§ About this exercise:
Lines from the line with "hold reg to reg,low_r[10]$_DFF_P_,2" to the line with "after floorplan: 83400 / 0 / 46.77" in the entries below, and only those, must be output exactly, with both ends included.

§ Dataset records:
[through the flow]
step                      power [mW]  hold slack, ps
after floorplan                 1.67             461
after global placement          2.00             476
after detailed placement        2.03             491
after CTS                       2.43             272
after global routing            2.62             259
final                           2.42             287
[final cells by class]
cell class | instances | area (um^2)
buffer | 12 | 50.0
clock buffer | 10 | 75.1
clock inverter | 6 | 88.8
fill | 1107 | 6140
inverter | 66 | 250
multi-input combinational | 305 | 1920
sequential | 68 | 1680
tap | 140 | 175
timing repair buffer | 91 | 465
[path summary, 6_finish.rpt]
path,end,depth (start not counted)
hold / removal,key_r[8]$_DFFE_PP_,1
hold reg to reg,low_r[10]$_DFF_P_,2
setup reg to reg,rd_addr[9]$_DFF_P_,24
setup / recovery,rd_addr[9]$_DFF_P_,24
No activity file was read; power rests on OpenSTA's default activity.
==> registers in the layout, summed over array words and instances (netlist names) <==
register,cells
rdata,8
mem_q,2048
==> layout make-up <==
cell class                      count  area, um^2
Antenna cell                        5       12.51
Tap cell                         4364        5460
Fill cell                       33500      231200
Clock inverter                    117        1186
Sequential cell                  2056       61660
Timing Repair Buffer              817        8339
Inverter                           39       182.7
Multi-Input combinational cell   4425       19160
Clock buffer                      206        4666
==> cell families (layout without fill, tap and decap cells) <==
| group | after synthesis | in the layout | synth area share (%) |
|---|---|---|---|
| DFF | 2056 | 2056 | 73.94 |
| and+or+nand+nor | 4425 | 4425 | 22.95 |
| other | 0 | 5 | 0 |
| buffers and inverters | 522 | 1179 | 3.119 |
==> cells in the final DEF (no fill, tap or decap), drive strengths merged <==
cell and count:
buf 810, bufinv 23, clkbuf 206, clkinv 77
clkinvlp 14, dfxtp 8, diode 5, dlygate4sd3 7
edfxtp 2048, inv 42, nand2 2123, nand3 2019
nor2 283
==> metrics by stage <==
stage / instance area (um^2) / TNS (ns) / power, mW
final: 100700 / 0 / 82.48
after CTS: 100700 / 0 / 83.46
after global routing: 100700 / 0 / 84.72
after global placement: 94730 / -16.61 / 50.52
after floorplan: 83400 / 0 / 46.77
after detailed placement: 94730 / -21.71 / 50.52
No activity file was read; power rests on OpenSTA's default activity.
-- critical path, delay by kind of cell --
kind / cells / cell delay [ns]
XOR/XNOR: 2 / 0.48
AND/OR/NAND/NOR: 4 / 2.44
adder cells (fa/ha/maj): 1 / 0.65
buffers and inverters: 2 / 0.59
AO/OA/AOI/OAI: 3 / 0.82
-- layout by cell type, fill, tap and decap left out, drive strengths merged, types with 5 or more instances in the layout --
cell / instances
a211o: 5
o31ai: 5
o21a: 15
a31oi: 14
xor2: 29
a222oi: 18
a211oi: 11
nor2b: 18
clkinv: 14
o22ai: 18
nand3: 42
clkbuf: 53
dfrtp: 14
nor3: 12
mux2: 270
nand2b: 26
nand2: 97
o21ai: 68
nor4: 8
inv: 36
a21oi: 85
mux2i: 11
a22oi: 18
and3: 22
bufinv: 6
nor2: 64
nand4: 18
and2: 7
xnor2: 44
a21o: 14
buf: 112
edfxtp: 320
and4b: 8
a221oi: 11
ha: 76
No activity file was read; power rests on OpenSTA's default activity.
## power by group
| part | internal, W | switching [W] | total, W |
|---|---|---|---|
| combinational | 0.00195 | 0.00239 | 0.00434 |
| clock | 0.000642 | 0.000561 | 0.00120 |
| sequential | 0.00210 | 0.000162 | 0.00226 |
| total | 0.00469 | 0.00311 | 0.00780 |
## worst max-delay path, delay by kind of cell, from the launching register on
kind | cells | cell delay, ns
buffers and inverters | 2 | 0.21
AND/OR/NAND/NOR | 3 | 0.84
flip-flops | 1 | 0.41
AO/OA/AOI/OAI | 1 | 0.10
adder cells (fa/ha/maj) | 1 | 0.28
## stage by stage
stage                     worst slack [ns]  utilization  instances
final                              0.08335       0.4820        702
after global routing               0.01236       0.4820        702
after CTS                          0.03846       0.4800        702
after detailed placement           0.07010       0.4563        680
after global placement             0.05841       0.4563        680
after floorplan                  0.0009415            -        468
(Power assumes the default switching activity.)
$ cat src/cfru_pkg.sv
package cfru_pkg;

  // Frame delimiters
  localparam logic [7:0] HDR1_BYTE = 8'hAA;
  localparam logic [7:0] HDR2_BYTE = 8'h55;
  localparam logic [7:0] TRL1_BYTE = 8'hA0;
  localparam logic [7:0] TRL2_BYTE = 8'h5F;

  // Largest payload in units of eight bytes, and the payload bytes the result carries
  localparam int unsigned MAX_UNITS_DEF = 2;
  localparam int unsigned PLD_BYTES     = 16;

  // Packed widths of the result stream
  localparam int unsigned RES_DATA_W = 168;
  localparam int unsigned RES_USER_W = 2;

  typedef enum logic [1:0] {
    STATUS_OK       = 2'd0,
    STATUS_CHECKSUM = 2'd1,
    STATUS_ADDRESS  = 2'd2,
    STATUS_FRAMING  = 2'd3
  } cfru_status_e;

  typedef struct packed {
    cfru_status_e frame_status;
    logic [1:0]   length_units;
    logic [7:0]   command_code;
    logic [7:0]   dest_address;
    logic [7:0]   port_config;
    logic [7:0]   command_data;
    logic [63:0]  payload_low;
    logic [63:0]  payload_high;
  } cfru_result_t;

endpackage

$ cat src/cfru_in_stage.sv
module cfru_in_stage (
  input  logic       clk_i,
  input  logic       rst_ni,
  input  logic       s_axis_tvalid,
  output logic       s_axis_tready,
  input  logic [7:0] s_axis_tdata,
  input  logic       advance_i,
  output logic       valid_o,
  output logic [7:0] byte_o
);

  logic       valid_q, valid_d;
  logic [7:0] byte_q;
  logic       load;

  // Take a new byte when the register is empty or drains this cycle
  assign s_axis_tready = !valid_q || advance_i;
  assign load          = s_axis_tvalid && s_axis_tready;

  always_comb begin
    valid_d = valid_q;
    if (load) begin
      valid_d = 1'b1;
    end else if (advance_i) begin
      valid_d = 1'b0;
    end
  end

  always_ff @(posedge clk_i or negedge rst_ni) begin
    if (!rst_ni) begin
      valid_q <= 1'b0;
    end else begin
      valid_q <= valid_d;
    end
  end

  always_ff @(posedge clk_i) begin
    if (load) begin
      byte_q <= s_axis_tdata;
    end
  end

  assign valid_o = valid_q;
  assign byte_o  = byte_q;

endmodule

$ cat src/cfru_parser.sv
module cfru_parser #(
  parameter int unsigned MaxUnits = cfru_pkg::MAX_UNITS_DEF
) (
  input  logic                  clk_i,
  input  logic                  rst_ni,
  input  logic                  step_i,
  input  logic [7:0]            byte_i,
  input  logic [7:0]            local_addr_i,
  output logic                  res_valid_o,
  output cfru_pkg::cfru_result_t res_o
);

  import cfru_pkg::*;

  localparam int unsigned PldDepth = 8 * MaxUnits;
  localparam int unsigned IdxW     = $clog2(PldDepth);
  localparam int unsigned CntW     = $clog2(PldDepth + 1);

  typedef enum logic [3:0] {
    ST_HDR1    = 4'd0,
    ST_HDR2    = 4'd1,
    ST_LEN     = 4'd2,
    ST_CMD     = 4'd3,
    ST_DEST    = 4'd4,
    ST_PORT    = 4'd5,
    ST_CDATA   = 4'd6,
    ST_CSUM    = 4'd7,
    ST_PAYLOAD = 4'd8,
    ST_TRL1    = 4'd9,
    ST_TRL2    = 4'd10
  } state_e;

  state_e          state_q, state_d;
  logic [7:0]      sum_q, sum_d;
  logic [CntW-1:0] cnt_q, cnt_d;

  logic [7:0] len_q, cmd_q, dest_q, port_q, cdata_q, csum_q;
  logic [7:0] pld_q [PldDepth];
  logic [7:0] pld_full [PLD_BYTES];

  logic [4:0] unit_bytes;
  logic [4:0] cnt_inc;
  logic [7:0] sum_add;
  logic       framing;
  logic       frame_done;
  logic [63:0] pld_low, pld_high;

  assign unit_bytes = {len_q[1:0], 3'b000};
  assign cnt_inc    = 5'(cnt_q) + 5'd1;
  assign sum_add    = sum_q + byte_i;

  always_comb begin
    state_d    = state_q;
    sum_d      = sum_q;
    cnt_d      = cnt_q;
    framing    = 1'b0;
    frame_done = 1'b0;
    unique case (state_q)
      ST_HDR1: begin
        if (byte_i != HDR1_BYTE) begin
          framing = 1'b1;
        end else begin
          state_d = ST_HDR2;
          sum_d   = '0;
          cnt_d   = '0;
        end
      end
      ST_HDR2: begin
        if (byte_i != HDR2_BYTE) begin
          framing = 1'b1;
          state_d = ST_HDR1;
        end else begin
          state_d = ST_LEN;
        end
      end
      ST_LEN: begin
        sum_d   = sum_add;
        state_d = ST_CMD;
      end
      ST_CMD: begin
        sum_d   = sum_add;
        state_d = ST_DEST;
      end
      ST_DEST: begin
        sum_d   = sum_add;
        state_d = ST_PORT;
      end
      ST_PORT: begin
        sum_d   = sum_add;
        state_d = ST_CDATA;
      end
      ST_CDATA: begin
        sum_d   = sum_add;
        state_d = ST_CSUM;
      end
      ST_CSUM: begin
        cnt_d = '0;
        if (len_q > 8'(MaxUnits)) begin
          framing = 1'b1;
          state_d = ST_HDR1;
        end else if (len_q == 8'd0) begin
          state_d = ST_TRL1;
        end else begin
          state_d = ST_PAYLOAD;
        end
      end
      ST_PAYLOAD: begin
        sum_d = sum_add;
        cnt_d = CntW'(cnt_inc);
        if (cnt_inc >= unit_bytes) begin
          state_d = ST_TRL1;
        end
      end
      ST_TRL1: begin
        if (byte_i != TRL1_BYTE) begin
          framing = 1'b1;
          state_d = ST_HDR1;
        end else begin
          state_d = ST_TRL2;
        end
      end
      ST_TRL2: begin
        state_d = ST_HDR1;
        if (byte_i != TRL2_BYTE) begin
          framing = 1'b1;
        end else begin
          frame_done = 1'b1;
        end
      end
      default: begin
        state_d = ST_HDR1;
      end
    endcase
  end

  always_ff @(posedge clk_i or negedge rst_ni) begin
    if (!rst_ni) begin
      state_q <= ST_HDR1;
      sum_q   <= '0;
      cnt_q   <= '0;
    end else if (step_i) begin
      state_q <= state_d;
      sum_q   <= sum_d;
      cnt_q   <= cnt_d;
    end
  end

  // Header, checksum and payload bytes
  always_ff @(posedge clk_i) begin
    if (step_i) begin
      case (state_q)
        ST_LEN:     len_q   <= byte_i;
        ST_CMD:     cmd_q   <= byte_i;
        ST_DEST:    dest_q  <= byte_i;
        ST_PORT:    port_q  <= byte_i;
        ST_CDATA:   cdata_q <= byte_i;
        ST_CSUM:    csum_q  <= byte_i;
        ST_PAYLOAD: pld_q[cnt_q[IdxW-1:0]] <= byte_i;
        default: ;
      endcase
    end
  end

  for (genvar g = 0; g < PLD_BYTES; g++) begin : g_pld
    if (g < PldDepth) begin : g_store
      assign pld_full[g] = (5'(g) < unit_bytes) ? pld_q[g] : 8'h00;
    end else begin : g_none
      assign pld_full[g] = 8'h00;
    end
  end

  // First payload byte lands in the most significant position
  always_comb begin
    for (int i = 0; i < 8; i++) begin
      pld_low[63 - 8*i -: 8]  = pld_full[i];
      pld_high[63 - 8*i -: 8] = pld_full[i + 8];
    end
  end

  always_comb begin
    res_o = '0;
    if (framing) begin
      res_o.frame_status = STATUS_FRAMING;
    end else begin
      if (sum_q != csum_q) begin
        res_o.frame_status = STATUS_CHECKSUM;
      end else if (dest_q != local_addr_i) begin
        res_o.frame_status = STATUS_ADDRESS;
      end else begin
        res_o.frame_status = STATUS_OK;
      end
      res_o.length_units = len_q[1:0];
      res_o.command_code = cmd_q;
      res_o.dest_address = dest_q;
      res_o.port_config  = port_q;
      res_o.command_data = cdata_q;
      res_o.payload_low  = pld_low;
      res_o.payload_high = pld_high;
    end
  end

  assign res_valid_o = step_i && (framing || frame_done);

endmodule

$ cat src/cfru_out_stage.sv
module cfru_out_stage (
  input  logic                  clk_i,
  input  logic                  rst_ni,
  input  logic                  load_i,
  input  cfru_pkg::cfru_result_t res_i,
  output logic                  free_o,
  output logic                  m_axis_tvalid,
  input  logic                  m_axis_tready,
  output cfru_pkg::cfru_result_t res_o
);

  import cfru_pkg::*;

  logic         valid_q, valid_d;
  cfru_result_t res_q;

  // Room for a new result when empty or when the held one leaves now
  assign free_o = !valid_q || m_axis_tready;

  always_comb begin
    valid_d = valid_q;
    if (load_i) begin
      valid_d = 1'b1;
    end else if (m_axis_tready) begin
      valid_d = 1'b0;
    end
  end

  always_ff @(posedge clk_i or negedge rst_ni) begin
    if (!rst_ni) begin
      valid_q <= 1'b0;
    end else begin
      valid_q <= valid_d;
    end
  end

  always_ff @(posedge clk_i) begin
    if (load_i) begin
      res_q <= res_i;
    end
  end

  assign m_axis_tvalid = valid_q;
  assign res_o         = res_q;

endmodule

$ cat src/command_frame_receiver_unit.sv
// Command frame receiver.
// The slave stream carries one received serial byte per transfer. The block parses
// frames of header AA 55, length, command, destination, port config, command data,
// checksum, 8 * length payload bytes and trailer A0 5F, keeping an 8-bit sum of the
// length to command data and payload bytes. One result transfer leaves on the master
// stream for each completed frame (ok, checksum mismatch or address mismatch, with the
// header fields and the raw payload) and for each byte that breaks the framing
// (framing error, all other fields zero). Other bytes produce no result.
// A byte is registered on acceptance and parsed once the output register has room.
// Throughput: one byte per cycle while the output register can take a result; the parse
// step is one state update and one 8-bit add.
// A result waiting in the output register does not block input while that register
// is being drained; only when it is held by a low m_axis_tready and the input register
// is also full does s_axis_tready drop.
// The user must write the local address through local_addr_we_i / local_addr_wdata_i
// only while the block is idle; the block does not enforce this. Reset clears the
// parser to wait for the first header byte, empties both registers and sets the local
// address to zero; no clearing pass is needed.
module command_frame_receiver_unit #(
  parameter int unsigned MaxUnits = cfru_pkg::MAX_UNITS_DEF
) (
  input  logic                                clk_i,
  input  logic                                rst_ni,
  // Input stream
  input  logic                                s_axis_tvalid,
  output logic                                s_axis_tready,
  input  logic [7:0]                          s_axis_tdata,   // [7:0] rx_byte
  // Result stream
  output logic                                m_axis_tvalid,
  input  logic                                m_axis_tready,
  // [1:0] length_units, [9:2] command_code, [17:10] dest_address,
  // [25:18] port_config, [33:26] command_data, [97:34] payload_low,
  // [161:98] payload_high, [167:162] zero
  output logic [cfru_pkg::RES_DATA_W-1:0]     m_axis_tdata,
  output logic [cfru_pkg::RES_USER_W-1:0]     m_axis_tuser,   // [1:0] frame_status
  // Local address register
  input  logic                                local_addr_we_i,
  input  logic [7:0]                          local_addr_wdata_i
);

  import cfru_pkg::*;

  logic         in_valid;
  logic [7:0]   in_byte;
  logic         out_free;
  logic         advance;
  logic         res_valid;
  cfru_result_t res;
  cfru_result_t out_res;
  logic [7:0]   local_addr_q;

  // Configuration register
  always_ff @(posedge clk_i or negedge rst_ni) begin
    if (!rst_ni) begin
      local_addr_q <= '0;
    end else if (local_addr_we_i) begin
      local_addr_q <= local_addr_wdata_i;
    end
  end

  // Parse the held byte whenever the output register can take a result
  assign advance = in_valid && out_free;

  cfru_in_stage u_in_stage (
    .clk_i         (clk_i),
    .rst_ni        (rst_ni),
    .s_axis_tvalid (s_axis_tvalid),
    .s_axis_tready (s_axis_tready),
    .s_axis_tdata  (s_axis_tdata),
    .advance_i     (advance),
    .valid_o       (in_valid),
    .byte_o        (in_byte)
  );

  cfru_parser #(
    .MaxUnits (MaxUnits)
  ) u_parser (
    .clk_i        (clk_i),
    .rst_ni       (rst_ni),
    .step_i       (advance),
    .byte_i       (in_byte),
    .local_addr_i (local_addr_q),
    .res_valid_o  (res_valid),
    .res_o        (res)
  );

  cfru_out_stage u_out_stage (
    .clk_i         (clk_i),
    .rst_ni        (rst_ni),
    .load_i        (res_valid),
    .res_i         (res),
    .free_o        (out_free),
    .m_axis_tvalid (m_axis_tvalid),
    .m_axis_tready (m_axis_tready),
    .res_o         (out_res)
  );

  // Pack the result, first field in the lowest bits
  assign m_axis_tdata = {6'b000000,
                         out_res.payload_high,
                         out_res.payload_low,
                         out_res.command_data,
                         out_res.port_config,
                         out_res.dest_address,
                         out_res.command_code,
                         out_res.length_units};
  assign m_axis_tuser = out_res.frame_status;

endmodule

§ Final answer:
hold reg to reg,low_r[10]$_DFF_P_,2
setup reg to reg,rd_addr[9]$_DFF_P_,24
setup / recovery,rd_addr[9]$_DFF_P_,24
No activity file was read; power rests on OpenSTA's default activity.
==> registers in the layout, summed over array words and instances (netlist names) <==
register,cells
rdata,8
mem_q,2048
==> layout make-up <==
cell class                      count  area, um^2
Antenna cell                        5       12.51
Tap cell                         4364        5460
Fill cell                       33500      231200
Clock inverter                    117        1186
Sequential cell                  2056       61660
Timing Repair Buffer              817        8339
Inverter                           39       182.7
Multi-Input combinational cell   4425       19160
Clock buffer                      206        4666
==> cell families (layout without fill, tap and decap cells) <==
| group | after synthesis | in the layout | synth area share (%) |
|---|---|---|---|
| DFF | 2056 | 2056 | 73.94 |
| and+or+nand+nor | 4425 | 4425 | 22.95 |
| other | 0 | 5 | 0 |
| buffers and inverters | 522 | 1179 | 3.119 |
==> cells in the final DEF (no fill, tap or decap), drive strengths merged <==
cell and count:
buf 810, bufinv 23, clkbuf 206, clkinv 77
clkinvlp 14, dfxtp 8, diode 5, dlygate4sd3 7
edfxtp 2048, inv 42, nand2 2123, nand3 2019
nor2 283
==> metrics by stage <==
stage / instance area (um^2) / TNS (ns) / power, mW
final: 100700 / 0 / 82.48
after CTS: 100700 / 0 / 83.46
after global routing: 100700 / 0 / 84.72
after global placement: 94730 / -16.61 / 50.52
after floorplan: 83400 / 0 / 46.77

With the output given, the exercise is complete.